-- Records shown follows --

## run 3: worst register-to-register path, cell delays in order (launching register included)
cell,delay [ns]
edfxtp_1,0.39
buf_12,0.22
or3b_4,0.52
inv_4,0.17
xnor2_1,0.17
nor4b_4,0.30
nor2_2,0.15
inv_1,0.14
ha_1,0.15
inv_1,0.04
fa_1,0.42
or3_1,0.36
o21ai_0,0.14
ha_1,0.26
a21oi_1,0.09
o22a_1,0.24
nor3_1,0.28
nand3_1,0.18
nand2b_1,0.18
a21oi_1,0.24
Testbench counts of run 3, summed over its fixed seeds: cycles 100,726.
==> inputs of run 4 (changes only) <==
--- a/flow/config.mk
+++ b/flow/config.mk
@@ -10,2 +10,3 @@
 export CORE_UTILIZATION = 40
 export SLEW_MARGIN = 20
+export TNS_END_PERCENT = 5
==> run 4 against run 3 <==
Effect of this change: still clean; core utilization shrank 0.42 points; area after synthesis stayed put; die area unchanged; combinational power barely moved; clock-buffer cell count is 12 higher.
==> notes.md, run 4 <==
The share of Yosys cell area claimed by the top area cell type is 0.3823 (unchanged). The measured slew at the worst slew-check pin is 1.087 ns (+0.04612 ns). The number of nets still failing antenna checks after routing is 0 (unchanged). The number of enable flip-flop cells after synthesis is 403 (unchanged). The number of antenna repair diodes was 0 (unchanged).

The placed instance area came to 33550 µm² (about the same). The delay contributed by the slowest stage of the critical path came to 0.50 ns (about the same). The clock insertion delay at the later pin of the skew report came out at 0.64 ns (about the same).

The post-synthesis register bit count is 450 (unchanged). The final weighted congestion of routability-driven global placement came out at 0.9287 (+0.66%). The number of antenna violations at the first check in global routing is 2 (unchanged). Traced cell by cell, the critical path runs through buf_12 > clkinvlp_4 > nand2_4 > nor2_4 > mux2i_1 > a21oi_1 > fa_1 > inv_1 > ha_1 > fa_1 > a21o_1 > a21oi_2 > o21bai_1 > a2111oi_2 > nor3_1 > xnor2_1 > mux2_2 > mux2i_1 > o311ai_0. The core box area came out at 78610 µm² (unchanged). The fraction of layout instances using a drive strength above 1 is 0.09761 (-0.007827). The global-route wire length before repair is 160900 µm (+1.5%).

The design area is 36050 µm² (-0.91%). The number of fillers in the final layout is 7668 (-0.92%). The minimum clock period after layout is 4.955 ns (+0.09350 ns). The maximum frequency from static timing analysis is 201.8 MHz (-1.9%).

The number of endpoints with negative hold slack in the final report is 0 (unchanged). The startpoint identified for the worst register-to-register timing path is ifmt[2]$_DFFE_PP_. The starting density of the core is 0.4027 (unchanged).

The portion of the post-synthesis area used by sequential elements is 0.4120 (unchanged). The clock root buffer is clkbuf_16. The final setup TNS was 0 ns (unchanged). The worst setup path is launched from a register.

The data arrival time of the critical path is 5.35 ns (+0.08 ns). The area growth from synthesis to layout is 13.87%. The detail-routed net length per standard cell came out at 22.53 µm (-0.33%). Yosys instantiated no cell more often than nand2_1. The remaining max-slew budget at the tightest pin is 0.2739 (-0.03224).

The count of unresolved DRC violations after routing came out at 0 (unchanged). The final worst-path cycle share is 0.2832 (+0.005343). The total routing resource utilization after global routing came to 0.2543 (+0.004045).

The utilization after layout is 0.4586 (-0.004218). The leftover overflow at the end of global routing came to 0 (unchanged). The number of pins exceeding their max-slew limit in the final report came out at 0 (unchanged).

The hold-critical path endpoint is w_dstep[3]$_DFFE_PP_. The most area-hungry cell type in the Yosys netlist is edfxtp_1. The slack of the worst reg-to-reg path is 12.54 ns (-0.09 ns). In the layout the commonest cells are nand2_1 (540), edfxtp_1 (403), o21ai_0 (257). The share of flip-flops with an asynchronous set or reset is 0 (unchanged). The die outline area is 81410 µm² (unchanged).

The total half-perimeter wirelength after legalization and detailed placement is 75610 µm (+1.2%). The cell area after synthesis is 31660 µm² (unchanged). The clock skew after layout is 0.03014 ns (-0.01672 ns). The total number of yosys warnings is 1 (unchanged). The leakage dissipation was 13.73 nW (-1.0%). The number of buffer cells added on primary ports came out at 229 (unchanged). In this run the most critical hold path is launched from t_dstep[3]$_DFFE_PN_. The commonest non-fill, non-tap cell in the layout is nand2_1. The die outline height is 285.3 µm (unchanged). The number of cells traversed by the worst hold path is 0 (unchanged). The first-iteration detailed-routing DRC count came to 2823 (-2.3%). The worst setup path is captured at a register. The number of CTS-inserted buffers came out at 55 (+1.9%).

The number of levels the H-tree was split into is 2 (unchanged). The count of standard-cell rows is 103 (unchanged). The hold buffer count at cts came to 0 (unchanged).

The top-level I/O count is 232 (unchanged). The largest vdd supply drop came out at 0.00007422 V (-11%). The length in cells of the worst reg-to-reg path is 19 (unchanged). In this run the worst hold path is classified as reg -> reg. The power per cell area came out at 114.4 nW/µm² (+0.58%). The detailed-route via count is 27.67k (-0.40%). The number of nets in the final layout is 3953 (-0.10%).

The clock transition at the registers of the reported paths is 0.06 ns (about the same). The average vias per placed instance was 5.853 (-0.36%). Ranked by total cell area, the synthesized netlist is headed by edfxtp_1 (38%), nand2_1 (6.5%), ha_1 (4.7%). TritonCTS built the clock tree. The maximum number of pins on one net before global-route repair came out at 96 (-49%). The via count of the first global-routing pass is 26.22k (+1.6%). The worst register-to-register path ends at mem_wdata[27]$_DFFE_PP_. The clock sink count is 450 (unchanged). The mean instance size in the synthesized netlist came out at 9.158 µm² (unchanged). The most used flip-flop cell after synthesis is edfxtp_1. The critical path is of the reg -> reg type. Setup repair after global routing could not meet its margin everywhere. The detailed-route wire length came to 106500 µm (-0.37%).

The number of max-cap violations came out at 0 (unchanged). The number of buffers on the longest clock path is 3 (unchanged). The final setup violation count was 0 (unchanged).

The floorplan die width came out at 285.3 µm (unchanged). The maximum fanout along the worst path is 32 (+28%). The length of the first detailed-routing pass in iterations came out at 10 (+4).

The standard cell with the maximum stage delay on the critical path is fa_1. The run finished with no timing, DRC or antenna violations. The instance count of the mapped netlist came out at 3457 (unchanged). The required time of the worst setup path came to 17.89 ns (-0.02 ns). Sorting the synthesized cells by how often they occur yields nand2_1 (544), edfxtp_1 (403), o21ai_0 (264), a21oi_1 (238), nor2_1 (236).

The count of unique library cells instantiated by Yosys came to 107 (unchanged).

-- Records shown concluded --

Scan the listing above for the line that has "-10,2 +10,3 @@", then copy exactly from that line through the line that has "The placed instance".

Answer —
@@ -10,2 +10,3 @@
 export CORE_UTILIZATION = 40
 export SLEW_MARGIN = 20
+export TNS_END_PERCENT = 5
==> run 4 against run 3 <==
Effect of this change: still clean; core utilization shrank 0.42 points; area after synthesis stayed put; die area unchanged; combinational power barely moved; clock-buffer cell count is 12 higher.
==> notes.md, run 4 <==
The share of Yosys cell area claimed by the top area cell type is 0.3823 (unchanged). The measured slew at the worst slew-check pin is 1.087 ns (+0.04612 ns). The number of nets still failing antenna checks after routing is 0 (unchanged). The number of enable flip-flop cells after synthesis is 403 (unchanged). The number of antenna repair diodes was 0 (unchanged).

The placed instance area came to 33550 µm² (about the same). The delay contributed by the slowest stage of the critical path came to 0.50 ns (about the same). The clock insertion delay at the later pin of the skew report came out at 0.64 ns (about the same).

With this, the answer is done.